The speakers are different, for one thing. Conference cofounder Andy Baio has a fantastic blog called Waxy, which I used to read religiously (and am now reading again!); when pitching people on the first XOXO, he said it was “the closest you’ll ever get to WaxyCon.” As a fan of the site that sounded great, but in practice it did seem like there was a certain insularity to the lineup. That improved over the years—more of the speakers were pulled from attendees’ suggestions, and XOXO became a much more interesting place where I learned about cool new people in addition to seeing folks I already knew about from Andy’s blog.
The topics of the conference talks themselves have also shifted over time. There was initially more of a focus on moonshot success stories, a tendency which Darius Kazemi sent up at the 2014 conference to great effect. Those gradually gave way to a different kind of talk, the kind that I most closely associate with XOXO: frank descriptions of impostor syndrome, harrassment, loneliness, money problems, and the other difficulties of making a living on the internet, all delivered with the raw honesty I’d expect from people commiserating privately with friends rather than publicly on stage at a conference. These talks, I think, get at the core of what XOXO is about, to whatever degree XOXO is “about” anything.
Perhaps the most noticeable change, though, is that XOXO has gotten big. In 2012 there were 400 attendees; after a few years of relatively modest growth, this year there were over 2,000. And while previous years’ events went out of their way to embed themselves into various Portland neighborhoods—even when that involved the organizers bringing their own AV equipment, and even bathrooms, to venues not naturally suited for conferences—this year they resorted (presumably out of necessity) to a more traditional venue, the Rose Quarter’s Veterans Memorial Coliseum.

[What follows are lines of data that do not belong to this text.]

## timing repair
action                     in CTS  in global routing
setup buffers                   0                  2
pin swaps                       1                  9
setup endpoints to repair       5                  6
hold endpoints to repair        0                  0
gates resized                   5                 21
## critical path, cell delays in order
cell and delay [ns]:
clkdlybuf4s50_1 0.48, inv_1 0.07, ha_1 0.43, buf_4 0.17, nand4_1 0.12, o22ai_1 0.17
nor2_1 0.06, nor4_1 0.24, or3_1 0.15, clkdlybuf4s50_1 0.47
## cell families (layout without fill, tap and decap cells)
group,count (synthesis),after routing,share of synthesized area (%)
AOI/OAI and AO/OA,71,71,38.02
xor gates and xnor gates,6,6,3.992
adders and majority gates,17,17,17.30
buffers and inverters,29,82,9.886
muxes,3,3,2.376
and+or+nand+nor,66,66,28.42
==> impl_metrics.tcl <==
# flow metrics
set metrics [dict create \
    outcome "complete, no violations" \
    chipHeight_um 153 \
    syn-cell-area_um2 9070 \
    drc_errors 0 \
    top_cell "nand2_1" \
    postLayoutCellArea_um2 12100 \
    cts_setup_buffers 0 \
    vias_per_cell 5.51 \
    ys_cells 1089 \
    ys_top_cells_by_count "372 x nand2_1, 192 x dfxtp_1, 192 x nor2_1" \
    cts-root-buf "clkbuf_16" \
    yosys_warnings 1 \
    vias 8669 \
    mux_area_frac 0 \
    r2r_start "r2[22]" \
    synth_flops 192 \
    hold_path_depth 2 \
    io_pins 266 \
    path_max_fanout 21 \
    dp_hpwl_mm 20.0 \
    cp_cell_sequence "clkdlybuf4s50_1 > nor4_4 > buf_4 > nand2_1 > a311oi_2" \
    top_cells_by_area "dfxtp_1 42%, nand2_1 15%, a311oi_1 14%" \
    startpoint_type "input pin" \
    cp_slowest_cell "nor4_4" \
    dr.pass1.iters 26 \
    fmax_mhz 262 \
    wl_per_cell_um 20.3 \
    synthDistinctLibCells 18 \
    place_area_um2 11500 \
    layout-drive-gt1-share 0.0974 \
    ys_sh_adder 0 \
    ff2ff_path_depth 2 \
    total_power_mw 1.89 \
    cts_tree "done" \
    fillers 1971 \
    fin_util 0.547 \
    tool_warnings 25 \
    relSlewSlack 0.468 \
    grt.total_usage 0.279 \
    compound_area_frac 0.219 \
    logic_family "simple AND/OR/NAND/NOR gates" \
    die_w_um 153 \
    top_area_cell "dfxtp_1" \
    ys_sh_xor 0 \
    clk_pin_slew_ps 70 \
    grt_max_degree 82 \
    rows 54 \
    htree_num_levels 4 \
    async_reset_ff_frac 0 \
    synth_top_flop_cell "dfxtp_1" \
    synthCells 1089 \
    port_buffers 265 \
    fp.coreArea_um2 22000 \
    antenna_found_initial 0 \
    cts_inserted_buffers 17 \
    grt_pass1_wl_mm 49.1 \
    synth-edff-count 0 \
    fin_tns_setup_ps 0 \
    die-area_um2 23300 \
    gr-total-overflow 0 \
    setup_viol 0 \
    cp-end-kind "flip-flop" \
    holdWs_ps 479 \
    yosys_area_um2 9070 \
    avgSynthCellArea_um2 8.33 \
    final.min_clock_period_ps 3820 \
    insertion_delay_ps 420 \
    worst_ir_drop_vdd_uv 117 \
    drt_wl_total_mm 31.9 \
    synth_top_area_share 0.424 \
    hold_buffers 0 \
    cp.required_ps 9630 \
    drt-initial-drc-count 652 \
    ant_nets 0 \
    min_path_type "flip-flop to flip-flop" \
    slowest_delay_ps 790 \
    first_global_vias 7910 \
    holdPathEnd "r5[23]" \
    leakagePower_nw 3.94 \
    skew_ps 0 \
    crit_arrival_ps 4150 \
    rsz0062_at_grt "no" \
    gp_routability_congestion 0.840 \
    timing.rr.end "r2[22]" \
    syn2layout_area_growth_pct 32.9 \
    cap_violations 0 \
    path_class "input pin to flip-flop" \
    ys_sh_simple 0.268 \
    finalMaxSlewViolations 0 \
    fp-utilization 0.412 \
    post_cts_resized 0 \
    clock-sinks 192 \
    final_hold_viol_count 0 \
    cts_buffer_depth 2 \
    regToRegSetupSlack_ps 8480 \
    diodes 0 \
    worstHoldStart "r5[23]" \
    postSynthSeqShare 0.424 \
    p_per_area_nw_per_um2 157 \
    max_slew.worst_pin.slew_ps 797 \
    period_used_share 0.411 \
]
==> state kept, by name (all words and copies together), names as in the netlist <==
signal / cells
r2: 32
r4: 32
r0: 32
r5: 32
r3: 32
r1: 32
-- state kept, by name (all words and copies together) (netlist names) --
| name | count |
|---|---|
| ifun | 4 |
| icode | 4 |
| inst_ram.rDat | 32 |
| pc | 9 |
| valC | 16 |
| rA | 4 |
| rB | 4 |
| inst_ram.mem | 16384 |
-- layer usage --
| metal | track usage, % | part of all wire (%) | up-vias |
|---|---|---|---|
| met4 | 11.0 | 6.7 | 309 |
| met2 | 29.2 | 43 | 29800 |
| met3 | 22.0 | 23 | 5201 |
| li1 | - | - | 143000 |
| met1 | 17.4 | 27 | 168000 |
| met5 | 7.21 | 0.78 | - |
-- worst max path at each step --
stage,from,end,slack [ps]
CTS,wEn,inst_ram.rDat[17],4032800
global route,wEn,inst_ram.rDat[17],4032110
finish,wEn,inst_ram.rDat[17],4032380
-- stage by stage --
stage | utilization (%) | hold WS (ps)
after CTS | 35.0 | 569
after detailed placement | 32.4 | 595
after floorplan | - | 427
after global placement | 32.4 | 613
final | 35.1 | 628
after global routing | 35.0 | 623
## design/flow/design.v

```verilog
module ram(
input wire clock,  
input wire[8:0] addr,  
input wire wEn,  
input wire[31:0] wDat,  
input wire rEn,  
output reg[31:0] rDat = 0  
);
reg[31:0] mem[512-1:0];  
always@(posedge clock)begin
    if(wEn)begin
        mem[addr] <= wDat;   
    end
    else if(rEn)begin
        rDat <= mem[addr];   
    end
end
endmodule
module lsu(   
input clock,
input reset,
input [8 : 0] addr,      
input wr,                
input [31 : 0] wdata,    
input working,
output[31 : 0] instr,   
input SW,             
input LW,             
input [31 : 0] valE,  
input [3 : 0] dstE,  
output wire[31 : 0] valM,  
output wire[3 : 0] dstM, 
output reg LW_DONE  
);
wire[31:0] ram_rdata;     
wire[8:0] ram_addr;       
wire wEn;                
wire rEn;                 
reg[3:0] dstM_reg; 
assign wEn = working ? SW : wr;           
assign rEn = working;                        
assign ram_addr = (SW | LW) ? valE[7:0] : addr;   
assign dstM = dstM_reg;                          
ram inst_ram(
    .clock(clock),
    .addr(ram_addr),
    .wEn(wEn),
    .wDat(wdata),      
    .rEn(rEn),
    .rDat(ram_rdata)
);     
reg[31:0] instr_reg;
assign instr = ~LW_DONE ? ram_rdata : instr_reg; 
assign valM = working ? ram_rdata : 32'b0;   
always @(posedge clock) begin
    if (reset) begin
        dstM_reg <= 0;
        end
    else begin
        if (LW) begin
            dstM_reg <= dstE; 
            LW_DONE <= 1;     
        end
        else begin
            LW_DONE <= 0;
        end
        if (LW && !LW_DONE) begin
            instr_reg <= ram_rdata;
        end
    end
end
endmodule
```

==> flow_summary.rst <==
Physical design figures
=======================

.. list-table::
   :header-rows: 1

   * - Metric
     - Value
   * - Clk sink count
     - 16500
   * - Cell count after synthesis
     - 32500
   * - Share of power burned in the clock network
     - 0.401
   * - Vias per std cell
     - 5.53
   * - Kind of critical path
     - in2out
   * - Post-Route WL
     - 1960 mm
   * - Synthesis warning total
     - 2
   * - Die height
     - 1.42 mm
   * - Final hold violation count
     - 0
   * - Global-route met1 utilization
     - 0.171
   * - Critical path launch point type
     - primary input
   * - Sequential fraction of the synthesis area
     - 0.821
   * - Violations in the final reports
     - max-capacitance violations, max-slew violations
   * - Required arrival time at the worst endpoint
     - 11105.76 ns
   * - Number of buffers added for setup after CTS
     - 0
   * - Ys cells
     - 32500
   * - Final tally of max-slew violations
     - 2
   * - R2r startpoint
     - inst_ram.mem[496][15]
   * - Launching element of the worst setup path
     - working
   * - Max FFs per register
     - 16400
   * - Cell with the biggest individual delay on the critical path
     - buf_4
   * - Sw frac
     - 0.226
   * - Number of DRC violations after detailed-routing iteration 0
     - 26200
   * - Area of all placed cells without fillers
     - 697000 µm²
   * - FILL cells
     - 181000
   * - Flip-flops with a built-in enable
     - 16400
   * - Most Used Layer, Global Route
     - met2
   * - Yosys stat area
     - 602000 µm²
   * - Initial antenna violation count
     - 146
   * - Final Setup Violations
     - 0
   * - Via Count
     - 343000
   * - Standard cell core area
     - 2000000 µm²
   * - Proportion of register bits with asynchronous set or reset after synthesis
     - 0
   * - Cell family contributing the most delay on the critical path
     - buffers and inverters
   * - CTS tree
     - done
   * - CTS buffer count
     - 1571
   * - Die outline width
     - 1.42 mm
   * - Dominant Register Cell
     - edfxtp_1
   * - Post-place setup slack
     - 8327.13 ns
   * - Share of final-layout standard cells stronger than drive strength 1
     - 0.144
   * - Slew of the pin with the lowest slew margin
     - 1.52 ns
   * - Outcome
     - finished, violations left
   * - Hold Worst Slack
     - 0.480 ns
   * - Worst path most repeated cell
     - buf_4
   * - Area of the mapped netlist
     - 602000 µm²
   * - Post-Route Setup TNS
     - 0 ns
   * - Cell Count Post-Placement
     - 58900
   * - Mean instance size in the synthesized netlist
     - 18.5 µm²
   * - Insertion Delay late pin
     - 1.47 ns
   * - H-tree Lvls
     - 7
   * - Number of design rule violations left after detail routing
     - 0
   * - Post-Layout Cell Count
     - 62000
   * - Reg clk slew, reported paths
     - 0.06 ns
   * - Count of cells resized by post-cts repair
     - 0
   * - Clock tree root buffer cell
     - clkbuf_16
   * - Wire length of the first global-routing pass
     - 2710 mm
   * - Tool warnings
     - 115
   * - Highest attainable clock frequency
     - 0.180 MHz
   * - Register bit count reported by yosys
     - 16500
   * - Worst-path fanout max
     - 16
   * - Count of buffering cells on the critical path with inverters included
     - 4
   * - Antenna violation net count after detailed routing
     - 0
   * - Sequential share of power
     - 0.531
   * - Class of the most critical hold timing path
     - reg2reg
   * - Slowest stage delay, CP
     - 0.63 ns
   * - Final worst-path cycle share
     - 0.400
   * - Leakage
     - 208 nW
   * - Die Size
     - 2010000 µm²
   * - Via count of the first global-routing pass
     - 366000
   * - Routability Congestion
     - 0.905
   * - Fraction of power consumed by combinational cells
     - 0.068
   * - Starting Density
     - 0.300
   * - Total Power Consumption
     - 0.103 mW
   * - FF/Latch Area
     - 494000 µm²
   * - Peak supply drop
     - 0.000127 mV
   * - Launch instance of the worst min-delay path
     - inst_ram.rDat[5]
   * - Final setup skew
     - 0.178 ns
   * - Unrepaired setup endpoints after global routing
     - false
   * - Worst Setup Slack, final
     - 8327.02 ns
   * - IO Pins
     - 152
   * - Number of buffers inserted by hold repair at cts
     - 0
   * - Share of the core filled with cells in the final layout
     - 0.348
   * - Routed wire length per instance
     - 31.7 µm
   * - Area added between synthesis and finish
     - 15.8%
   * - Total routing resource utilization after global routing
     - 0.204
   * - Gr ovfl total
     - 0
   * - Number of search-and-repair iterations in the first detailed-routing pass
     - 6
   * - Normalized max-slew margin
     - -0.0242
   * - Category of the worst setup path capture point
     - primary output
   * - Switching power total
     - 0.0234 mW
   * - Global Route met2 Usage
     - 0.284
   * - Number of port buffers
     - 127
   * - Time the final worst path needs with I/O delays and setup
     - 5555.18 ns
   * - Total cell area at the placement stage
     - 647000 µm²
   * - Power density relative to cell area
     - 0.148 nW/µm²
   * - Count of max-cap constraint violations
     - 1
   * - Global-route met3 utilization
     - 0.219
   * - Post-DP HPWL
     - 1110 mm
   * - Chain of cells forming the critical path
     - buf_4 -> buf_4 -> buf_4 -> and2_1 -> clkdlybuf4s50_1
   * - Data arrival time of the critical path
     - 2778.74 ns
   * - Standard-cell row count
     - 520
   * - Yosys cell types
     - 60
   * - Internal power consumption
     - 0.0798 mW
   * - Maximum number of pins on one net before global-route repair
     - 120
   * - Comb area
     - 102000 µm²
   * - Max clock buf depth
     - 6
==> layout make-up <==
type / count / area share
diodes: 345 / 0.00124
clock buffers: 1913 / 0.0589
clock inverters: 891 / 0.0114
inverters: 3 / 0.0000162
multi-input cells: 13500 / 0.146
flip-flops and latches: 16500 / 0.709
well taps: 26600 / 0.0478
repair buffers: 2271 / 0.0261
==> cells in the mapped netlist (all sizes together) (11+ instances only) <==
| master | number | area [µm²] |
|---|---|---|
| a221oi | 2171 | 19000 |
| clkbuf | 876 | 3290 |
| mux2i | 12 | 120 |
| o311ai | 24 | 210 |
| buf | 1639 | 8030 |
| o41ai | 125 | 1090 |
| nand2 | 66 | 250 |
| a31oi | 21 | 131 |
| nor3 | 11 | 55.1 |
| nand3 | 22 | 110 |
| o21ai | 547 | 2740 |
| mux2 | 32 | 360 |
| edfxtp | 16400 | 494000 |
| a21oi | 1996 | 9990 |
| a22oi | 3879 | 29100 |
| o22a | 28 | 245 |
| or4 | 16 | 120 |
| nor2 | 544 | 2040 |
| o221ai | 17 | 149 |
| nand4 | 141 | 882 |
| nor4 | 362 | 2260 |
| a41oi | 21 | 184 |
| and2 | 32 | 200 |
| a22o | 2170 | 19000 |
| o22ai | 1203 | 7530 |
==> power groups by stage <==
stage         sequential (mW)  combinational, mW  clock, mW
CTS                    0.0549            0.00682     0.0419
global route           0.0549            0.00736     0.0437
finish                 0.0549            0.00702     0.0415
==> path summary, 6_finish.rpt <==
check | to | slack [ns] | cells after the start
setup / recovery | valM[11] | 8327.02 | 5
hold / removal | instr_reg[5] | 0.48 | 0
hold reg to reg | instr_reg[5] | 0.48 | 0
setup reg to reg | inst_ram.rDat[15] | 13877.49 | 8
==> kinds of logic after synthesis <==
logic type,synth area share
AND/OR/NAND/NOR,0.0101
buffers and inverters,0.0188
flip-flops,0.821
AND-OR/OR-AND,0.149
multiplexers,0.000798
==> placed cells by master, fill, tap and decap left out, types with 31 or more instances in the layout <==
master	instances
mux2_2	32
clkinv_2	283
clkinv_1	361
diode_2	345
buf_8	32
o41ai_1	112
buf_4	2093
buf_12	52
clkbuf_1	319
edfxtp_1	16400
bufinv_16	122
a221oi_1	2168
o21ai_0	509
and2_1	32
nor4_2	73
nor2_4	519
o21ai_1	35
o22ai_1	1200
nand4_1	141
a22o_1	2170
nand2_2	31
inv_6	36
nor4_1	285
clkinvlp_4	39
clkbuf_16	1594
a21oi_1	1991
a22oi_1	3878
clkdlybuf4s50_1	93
module seven_seg(sys_clk, scathod, ssegment, digit);
input sys_clk;
output reg [6:0] ssegment = 0;
output reg [3:0] scathod = 0;
input [15:0] digit;
reg [3:0] out_seg = 0;
reg [11:0] dyn_indic_count = 0;
reg [1:0] showing_digit = 0;
always @(posedge sys_clk)
begin
        dyn_indic_count <= dyn_indic_count + 1'b1;
        if (dyn_indic_count == 12'b1111_1111_1111)
        begin
                showing_digit <= showing_digit + 1'b1;
        end
        case (showing_digit)
        2'b00:
        begin
                out_seg <= digit[3:0];
                scathod <= 4'b0111;
        end
        2'b01:
        begin
                out_seg <= digit[7:4];
                scathod <= 4'b1011;
        end
        2'b10:
        begin
                out_seg <= digit[11:8];
                scathod <= 4'b1101;
        end
        2'b11:
        begin
                out_seg <= digit[15:12];
                scathod <= 4'b1110;
        end
        endcase
end
always @(*)
begin
        case (out_seg)
        4'h0: ssegment <= 7'b0111111;
        4'h1: ssegment <= 7'b0000110;
        4'h2: ssegment <= 7'b1011011;
        4'h3: ssegment <= 7'b1001111;
        4'h4: ssegment <= 7'b1100110;
        4'h5: ssegment <= 7'b1101101;
        4'h6: ssegment <= 7'b1111101;
        4'h7: ssegment <= 7'b0000111;
        4'h8: ssegment <= 7'b1111111;
        4'h9: ssegment <= 7'b1101111;
        4'ha: ssegment <= 7'b1110111;
        4'hb: ssegment <= 7'b1111100;
        4'hc: ssegment <= 7'b0111001;
        4'hd: ssegment <= 7'b1011110;
        4'he: ssegment <= 7'b1111001;
        4'hf: ssegment <= 7'b1110001;
        endcase
end
endmodule
--- flow/run.sh ---
#!/bin/bash
# OpenROAD 26Q1-2900-gdf79404cd8, Yosys 0.63+post, stock flow scripts
make -C /OpenROAD-flow-scripts/flow DESIGN_CONFIG=/design/flow/config.mk WORK_HOME=/design/flow/orfs finish
--- flow/config.mk ---
export PLATFORM = sky130hd
export DESIGN_NAME = counter_mix
export DESIGN_NICKNAME = counter_mix
export VERILOG_FILES = /design/flow/design.v
export SDC_FILE = /design/flow/constraint.sdc
export NUM_CORES = 4
export LEC_CHECK = 1
export CORE_UTILIZATION = 50
--- flow/constraint.sdc ---
current_design counter_mix

set clk_period 5.2
set clk_io_pct 0.2

create_clock -name clk0 -period $clk_period [get_ports {sys_clk}]

set non_clock_inputs [all_inputs -no_clocks]
set_input_delay [expr $clk_period * $clk_io_pct] -clock clk0 $non_clock_inputs
set_output_delay [expr $clk_period * $clk_io_pct] -clock clk0 [all_outputs]
**run.sh**
```bash
#!/bin/bash
# OpenROAD 26Q1-2900-gdf79404cd8, Yosys 0.63+post, stock flow scripts
make -C /OpenROAD-flow-scripts/flow DESIGN_CONFIG=/design/flow/config.mk WORK_HOME=/design/flow/orfs finish
```
**constraint.sdc**
```tcl
current_design freq_counter

set clk_period 9.5
set clk_io_pct 0.2

create_clock -name clk0 -period $clk_period [get_ports {sys_clk}]

set non_clock_inputs [all_inputs -no_clocks]
set_input_delay [expr $clk_period * $clk_io_pct] -clock clk0 $non_clock_inputs
set_output_delay [expr $clk_period * $clk_io_pct] -clock clk0 [all_outputs]
```
**config.mk**
```make
export PLATFORM = sky130hd
export DESIGN_NAME = freq_counter
export DESIGN_NICKNAME = freq_counter
export VERILOG_FILES = /design/flow/design.v
export SDC_FILE = /design/flow/constraint.sdc
export NUM_CORES = 4
export LEC_CHECK = 1
export CORE_UTILIZATION = 50
```
**design.v**
```verilog
module countpro(sys_clk, key, out_signal);
input sys_clk;
input key;
output reg out_signal = 0;
reg [63:0] count = 64'd0;
always @(posedge sys_clk)
begin
        out_signal <= (count == 0) ? 1'b1 : 1'b0;
        count <= count + 1;
        if (key == 0)
                if (count >= 64'd85) 
                        count <= 0;
        if (key == 1)
                if (count >= 64'd213) 
                        count <= 0;
end
endmodule
module bcd(number, hundreds, tens, ones);
input  [8:0] number;
output reg [3:0] hundreds;
output reg [3:0] tens;
output reg [3:0] ones;
reg [19:0] shift;
integer i;
always @(number)
begin
        shift[19:8] = 0;
        shift[7:0] = number[7:0];
        for (i=0; i < 8; i = i + 1)
        begin
                if (shift[11:8] >= 5)
                        shift[11:8] = shift[11:8] + 4'd3;
                if (shift[15:12] >= 5)
                        shift[15:12] = shift[15:12] + 4'd3;
                if (shift[19:16] >= 5)
                        shift[19:16] = shift[19:16] + 4'd3;
                shift = shift << 1;
        end
        hundreds = shift[19:16];
        tens     = shift[15:12];
        ones     = shift[11:8];
end
endmodule
module freq_counter(sys_clk, scathod, ssegment, led, key);
input sys_clk;
input key;
output wire [6:0] ssegment;
output wire [3:0] scathod;
output reg [2:0] led = 3'b111;
reg [63:0] count = 0;
wire [15:0] digit;
reg [15:0] reg_dig = 0;
assign digit = reg_dig;
wire signal;
reg PB_sync_0 = 1'b0;
reg PB_sync_1 = 1'b0;
reg PB_state = 1'b0;
reg [21:0] PB_cnt;
wire PB_cnt_max = &PB_cnt;
wire PB_idle = (PB_state == PB_sync_1);
reg count_en = 1'b0;
wire [3:0] hunds;
wire [3:0] tens;
wire [3:0] ones;
always @(posedge sys_clk)
begin
        PB_sync_0 <= ~key;
        PB_sync_1 <= PB_sync_0;
        if (PB_idle)
                PB_cnt <= 0;
        else
        begin
                PB_cnt <= PB_cnt + 22'd1;
                if (PB_cnt_max)
                        PB_state <= ~PB_state;
        end
end
always @(posedge sys_clk)
begin
        count <= (count_en) ? count + 64'd1 : 64'd0;
end
always @(posedge signal)
begin
        if (count)
        begin
                reg_dig[3:0] <= ones;
                reg_dig[7:4] <= tens;
                reg_dig[11:8] <= hunds;
        end
        count_en <= count_en + 1'b1;
end
countpro generator(sys_clk, PB_state, signal);
seven_seg display(sys_clk, scathod, ssegment, digit);
bcd conv(count[8:0], hunds, tens, ones);
endmodule
module seven_seg(sys_clk, scathod, ssegment, digit);
input sys_clk;
output reg [6:0] ssegment = 0;
output reg [3:0] scathod = 0;
input [15:0] digit;
reg [3:0] out_seg = 0;
reg [11:0] dyn_indic_count = 0;
reg [1:0] showing_digit = 0;
always @(posedge sys_clk)
begin
        dyn_indic_count <= dyn_indic_count + 1'b1;
        if (dyn_indic_count == 12'b1111_1111_1111)
        begin
                showing_digit <= showing_digit + 1'b1;
        end
        case (showing_digit)
        2'b00:
        begin
                out_seg <= digit[3:0];
                scathod <= 4'b0111;
        end
        2'b01:
        begin
                out_seg <= digit[7:4];
                scathod <= 4'b1011;
        end
        2'b10:
        begin
                out_seg <= digit[11:8];
                scathod <= 4'b1101;
        end
        2'b11:
        begin
                out_seg <= digit[15:12];
                scathod <= 4'b1110;
        end
        endcase
end
always @(*)
begin
        case (out_seg)
        4'h0: ssegment <= 7'b0111111;
        4'h1: ssegment <= 7'b0000110;
        4'h2: ssegment <= 7'b1011011;
        4'h3: ssegment <= 7'b1001111;
        4'h4: ssegment <= 7'b1100110;
        4'h5: ssegment <= 7'b1101101;
        4'h6: ssegment <= 7'b1111101;
        4'h7: ssegment <= 7'b0000111;
        4'h8: ssegment <= 7'b1111111;
        4'h9: ssegment <= 7'b1101111;
        4'ha: ssegment <= 7'b1110111;
        4'hb: ssegment <= 7'b1111100;
        4'hc: ssegment <= 7'b0111001;
        4'hd: ssegment <= 7'b1011110;
        4'he: ssegment <= 7'b1111001;
        4'hf: ssegment <= 7'b1110001;
        endcase
end
endmodule
```
==> ci_impl_report.md <==
### Flow metrics

| Metric | Value |
|---|---|
| Minimum clock period | 4.11 ns |
| Pre-Place Util | 51.4% |
| Peak VDD IR | 0.155 mV |
| # rows | 45 |
| Max-slew violations | 0 |
| Count of unclocked register or latch pins | 11 |
| Register-to-register setup slack | 6.62 ns |
| Clock-pin slew on the worst setup and hold paths | 0.07 ns |
| XOR-XNOR Cells, Area Fraction | 9.89% |
| Total GRT Usage | 17.6% |
| Post-CTS sizing | 0 |
| Worst Hold Class | flop to flop |
| Status | complete, no violations |
| Mapped Avg Cell Area | 9.61 sq um |
| Crit path required time | 7.60 ns |
| Dominant register cell | dfxtp_1 |
| Crit path DAT | 2.21 ns |
| Synth Seq Share | 49.2% |
| Mux area share | 1.97% |
| RSZ-0062 raised after global routing | no |
| Leakage | 3.35 nW |
| Final setup vio count | 0 |
| Via density | 5.01 |
| Hold Path Cell Cnt | 0 |
| Core area | 15300 sq um |
| Post CTS Setup Buffer Count | 0 |
| GR Util met3 | 3.16% |
| Die area | 16300 sq um |
| Routability cong. | 0.826 |
| Synth warn | 4 |
| Clk_skew | 0.0102 ns |
| H-tree depth | 4 |
| Top cell excl fill/tap | dfxtp_1 |
| Mapped Area | 7880 sq um |
| Adder-Cell Fraction of Synth Area | 4.45% |
| GRT busiest layer | met2 |
| Port Buffers | 12 |
| Met2 usage | 28.4% |
| DRT iter0 DRCs | 232 |
| CP Capture Type | output port |
| Ys async rst share | 0% |
| Most frequent cells in the layout | 174 x dfxtp_1, 104 x nor2_1, 61 x xor2_1 |
| Drt total wl | 12900 um |
| Critical path type | flop to output port |
| DR pass1 iterations | 4 |
| Area Overhead vs Synth | 13.9% |
| Layout cells sized above 1 | 6.03% |
| Slew @ Worst Pin | 0.691 ns |
| Latency at later pin | 0.42 ns |
| Cell variety after synth | 63 |
| Post-synth EDFFs | 13 |
| Fin crit share | 43.2% |
| Worst-case reg-to-reg path depth | 7 |
| Final ANT Viol Nets | 0 |
| Final Hold Vio Count | 0 |
| Yosys simple share | 23.7% |
| Slew headroom | 53.9% |
| CTS Hold Bufs | 0 |
| Crit-path max FO | 5 |
| Yosys chip area | 7880 sq um |
| Hpwl dp | 8890 um |
| Vias | 5549 |
| Worst Hold Launch | PB_sync_0 |
| F_max | 243 MHz |
| Crit path launch type | flop |
| Fill cells | 1285 |
| Reg2reg end | count[35] |
| Number of unconstrained endpoints | 21 |
| Power density cells | 162 nW/um^2 |
| Routed WL per cell | 11.7 um |
| Registers, synthesis | 187 |
| Gr ovfl total | 0 |
| OpenROAD warning count | 42 |
| Max-Cap Viols | 0 |
| Met1 GRT Util | 26.9% |
| Crit path from | display.out_seg[0] |
| Pin count of the biggest net entering global routing | 64 |
| Worst reg2reg path startpoint | count[7] |
| Post-synthesis cell count from yosys | 820 |
| DRC viols | 0 |
| ANT cells | 0 |
| Number of global-route vias before repair | 5077 |
| Clk buf depth | 2 |
| Initial antenna violation count | 0 |
| Clock root cell | clkbuf_16 |
| Synth Instances | 820 |
| Comb area leader | simple AND/OR/NAND/NOR gates |
| IO Count | 16 |
| CTS tree | yes |
| Fin util | 58.6% |
| Hold Path End | PB_sync_1 |
| Num CTS Buffers | 17 |
| Die H | 128 um |
| Die x size | 128 um |
| Fin Setup TNS | 0 ns |
| First-pass GRT wire length | 22800 um |
| And-or/or-and share of the synthesized area | 7.89% |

This definitely involved some compromises, both practical and cultural. The Rose Quarter is sort of a concrete wasteland, so it was both less pleasant and less feasible to hang out there than in past XOXO neighborhoods; I think I ate meals away from the venue twice as often this time as in any past year. Still, I personally thought the change was worth it. Not only were more people able to attend, but there was also more room for attendees with subsidized passes. (There were about as many people who came free this year as there were total attendees in 2012, which is incredible for an event of this size.) At the same time, I can empathize with the people who felt like something had been lost in the process—it was as though XOXO had to contort itself to fit a space that wasn’t shaped quite right, and we all had to expend a bit more effort than usual to keep it in place.
Anyway! Big picture trends aside, here are a few personal highlights from this year:
- My favorite talks were from Demi Adejuyigbe, Claire Evans, Jennifer 8. Lee, and Jonny Sun.
- Outside of the talks, I also enjoyed seeing comedian Cameron Esposito, enigmatic YouTube musician Bill Wurtz, and comedy duo Jean and John.
- At XOXO Arcade, the video game exhibit, I was excited to play Mineko’s Night Market, Ooblets, and Untitled Goose Game. I was already following all three, but it was great to see them in person.
- This isn’t directly XOXO-related, but I came into town a bit early this year to hang out around Portland. After spending an entire day in Washington Park, and nearly as long browsing through Powell’s, I think I’d still have had a nice trip overall even if the conference wasn’t any good.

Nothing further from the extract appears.